▶ _Task objective_
Through the line that contains "- largest power group unchanged", return the data below exactly, starting at its first line; leave the rest out.

▶ _Saved entries_
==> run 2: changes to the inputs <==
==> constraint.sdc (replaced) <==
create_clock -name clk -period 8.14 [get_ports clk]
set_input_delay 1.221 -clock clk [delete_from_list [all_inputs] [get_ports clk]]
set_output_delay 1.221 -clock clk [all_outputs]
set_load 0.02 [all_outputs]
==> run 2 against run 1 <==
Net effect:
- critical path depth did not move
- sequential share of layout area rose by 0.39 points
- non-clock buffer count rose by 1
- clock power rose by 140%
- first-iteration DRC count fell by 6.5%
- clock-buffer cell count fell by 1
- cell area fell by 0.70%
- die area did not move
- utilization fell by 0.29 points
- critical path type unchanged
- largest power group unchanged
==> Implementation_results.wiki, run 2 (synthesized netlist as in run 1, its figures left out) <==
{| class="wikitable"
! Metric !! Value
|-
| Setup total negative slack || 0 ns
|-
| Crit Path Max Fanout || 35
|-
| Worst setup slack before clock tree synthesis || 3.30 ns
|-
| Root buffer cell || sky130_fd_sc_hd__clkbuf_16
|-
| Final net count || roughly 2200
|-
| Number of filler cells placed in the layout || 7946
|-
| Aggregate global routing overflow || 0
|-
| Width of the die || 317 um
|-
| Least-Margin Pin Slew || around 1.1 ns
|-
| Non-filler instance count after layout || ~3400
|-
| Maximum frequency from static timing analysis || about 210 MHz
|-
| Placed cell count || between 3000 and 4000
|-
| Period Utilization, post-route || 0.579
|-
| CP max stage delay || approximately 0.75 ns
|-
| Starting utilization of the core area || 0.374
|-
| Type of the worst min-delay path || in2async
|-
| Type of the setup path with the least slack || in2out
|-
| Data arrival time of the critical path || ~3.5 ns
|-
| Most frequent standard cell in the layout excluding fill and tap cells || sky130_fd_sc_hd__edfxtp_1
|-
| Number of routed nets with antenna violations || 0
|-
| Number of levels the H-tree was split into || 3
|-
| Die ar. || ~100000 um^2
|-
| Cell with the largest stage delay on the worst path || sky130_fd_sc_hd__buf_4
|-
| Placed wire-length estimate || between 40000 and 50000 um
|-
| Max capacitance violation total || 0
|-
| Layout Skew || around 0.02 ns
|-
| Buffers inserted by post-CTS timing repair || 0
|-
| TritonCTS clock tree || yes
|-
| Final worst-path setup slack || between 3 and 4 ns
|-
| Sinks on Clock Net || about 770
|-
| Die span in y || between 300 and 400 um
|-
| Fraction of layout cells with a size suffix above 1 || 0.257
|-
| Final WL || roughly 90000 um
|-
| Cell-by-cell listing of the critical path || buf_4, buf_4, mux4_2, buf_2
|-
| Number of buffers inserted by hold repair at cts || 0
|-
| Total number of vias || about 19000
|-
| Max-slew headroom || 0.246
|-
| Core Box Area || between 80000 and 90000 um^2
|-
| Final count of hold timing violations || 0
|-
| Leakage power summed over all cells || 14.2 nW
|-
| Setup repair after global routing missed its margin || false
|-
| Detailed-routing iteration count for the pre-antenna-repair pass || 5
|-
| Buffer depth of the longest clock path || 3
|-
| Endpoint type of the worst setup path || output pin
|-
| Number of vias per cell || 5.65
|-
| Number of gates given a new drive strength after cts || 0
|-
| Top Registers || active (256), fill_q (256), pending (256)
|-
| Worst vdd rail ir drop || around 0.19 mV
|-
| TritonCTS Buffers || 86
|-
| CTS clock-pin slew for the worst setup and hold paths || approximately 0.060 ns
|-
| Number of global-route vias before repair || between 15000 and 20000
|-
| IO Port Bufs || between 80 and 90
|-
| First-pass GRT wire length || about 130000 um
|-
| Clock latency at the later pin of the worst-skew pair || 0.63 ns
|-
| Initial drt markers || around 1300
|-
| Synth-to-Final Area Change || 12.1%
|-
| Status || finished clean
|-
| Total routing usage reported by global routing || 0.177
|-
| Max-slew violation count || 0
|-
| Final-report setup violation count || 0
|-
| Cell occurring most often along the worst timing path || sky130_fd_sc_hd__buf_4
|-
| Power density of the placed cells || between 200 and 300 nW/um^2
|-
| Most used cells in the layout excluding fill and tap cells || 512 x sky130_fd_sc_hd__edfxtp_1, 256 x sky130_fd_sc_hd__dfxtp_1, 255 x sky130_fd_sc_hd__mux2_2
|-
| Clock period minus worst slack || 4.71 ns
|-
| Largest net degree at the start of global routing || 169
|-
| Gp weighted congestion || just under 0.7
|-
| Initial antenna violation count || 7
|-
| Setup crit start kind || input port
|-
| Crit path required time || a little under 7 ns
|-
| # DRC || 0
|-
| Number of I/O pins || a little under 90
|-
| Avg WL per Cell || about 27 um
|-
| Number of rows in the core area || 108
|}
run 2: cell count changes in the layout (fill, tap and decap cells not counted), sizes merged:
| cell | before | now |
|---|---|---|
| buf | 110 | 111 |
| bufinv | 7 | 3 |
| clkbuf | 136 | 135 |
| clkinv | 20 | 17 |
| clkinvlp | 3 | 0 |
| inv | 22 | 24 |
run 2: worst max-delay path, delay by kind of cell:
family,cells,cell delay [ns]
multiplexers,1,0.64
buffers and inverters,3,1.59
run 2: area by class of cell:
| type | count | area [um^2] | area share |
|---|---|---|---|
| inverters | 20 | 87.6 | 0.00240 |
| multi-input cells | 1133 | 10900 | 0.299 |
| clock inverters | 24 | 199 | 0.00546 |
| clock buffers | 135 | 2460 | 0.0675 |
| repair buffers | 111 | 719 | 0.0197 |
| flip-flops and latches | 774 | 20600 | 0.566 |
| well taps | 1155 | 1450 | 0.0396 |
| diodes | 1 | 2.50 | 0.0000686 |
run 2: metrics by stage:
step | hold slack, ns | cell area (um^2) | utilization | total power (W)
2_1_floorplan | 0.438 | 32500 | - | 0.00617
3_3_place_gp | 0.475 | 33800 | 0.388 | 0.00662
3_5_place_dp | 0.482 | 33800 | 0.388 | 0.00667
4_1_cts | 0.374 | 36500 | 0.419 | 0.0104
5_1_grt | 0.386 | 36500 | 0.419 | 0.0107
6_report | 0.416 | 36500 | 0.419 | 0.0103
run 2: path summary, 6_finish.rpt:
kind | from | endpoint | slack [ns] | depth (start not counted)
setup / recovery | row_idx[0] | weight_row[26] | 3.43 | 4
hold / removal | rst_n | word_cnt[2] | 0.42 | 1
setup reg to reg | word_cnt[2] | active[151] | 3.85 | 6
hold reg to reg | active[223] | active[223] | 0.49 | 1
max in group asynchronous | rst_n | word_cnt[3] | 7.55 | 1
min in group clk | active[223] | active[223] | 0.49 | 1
<file path="config.mk">
export PLATFORM = sky130hd
export DESIGN_NAME = cpu_top
export DESIGN_NICKNAME = d
export VERILOG_FILES = /design/src/rtl/bus_pkg.sv /design/src/rtl/cpu_pkg.sv /design/src/rtl/alu8.sv /design/src/rtl/cpu_top.sv /design/src/rtl/irq_sync.sv /design/src/rtl/op_decode.sv /design/src/rtl/reg_file.sv /design/src/rtl/sequencer.sv
export SDC_FILE = /design/constraint.sdc
export NUM_CORES = 1
export LEC_CHECK = 0
export BUFFER_PORTS_ARGS = -buffer_cell sky130_fd_sc_hd__buf_2
export CAP_MARGIN = 20
export CORE_AREA = 2 2 158 160
export DETAILED_ROUTE_END_ITERATION = 7
export DIE_AREA = 0 0 160 162
export PLACE_DENSITY = 0.54
export SYNTH_ARGS = -nofsm -noshare
export SYNTH_HDL_FRONTEND = slang
export SYNTH_SLANG_ARGS = --single-unit
export TNS_END_PERCENT = 50
</file>
<file path="constraint.sdc">
create_clock -name cpu_clk -period 5.4 [get_ports cpu_clk]
set_clock_uncertainty 0.2 [all_clocks]
set_input_delay 0.54 -clock cpu_clk [delete_from_list [all_inputs] [get_ports cpu_clk]]
set_output_delay 0.54 -clock cpu_clk [all_outputs]
set_load 0.1 [all_outputs]
</file>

▶ _Expected answer_
==> run 2: changes to the inputs <==
==> constraint.sdc (replaced) <==
create_clock -name clk -period 8.14 [get_ports clk]
set_input_delay 1.221 -clock clk [delete_from_list [all_inputs] [get_ports clk]]
set_output_delay 1.221 -clock clk [all_outputs]
set_load 0.02 [all_outputs]
==> run 2 against run 1 <==
Net effect:
- critical path depth did not move
- sequential share of layout area rose by 0.39 points
- non-clock buffer count rose by 1
- clock power rose by 140%
- first-iteration DRC count fell by 6.5%
- clock-buffer cell count fell by 1
- cell area fell by 0.70%
- die area did not move
- utilization fell by 0.29 points
- critical path type unchanged
- largest power group unchanged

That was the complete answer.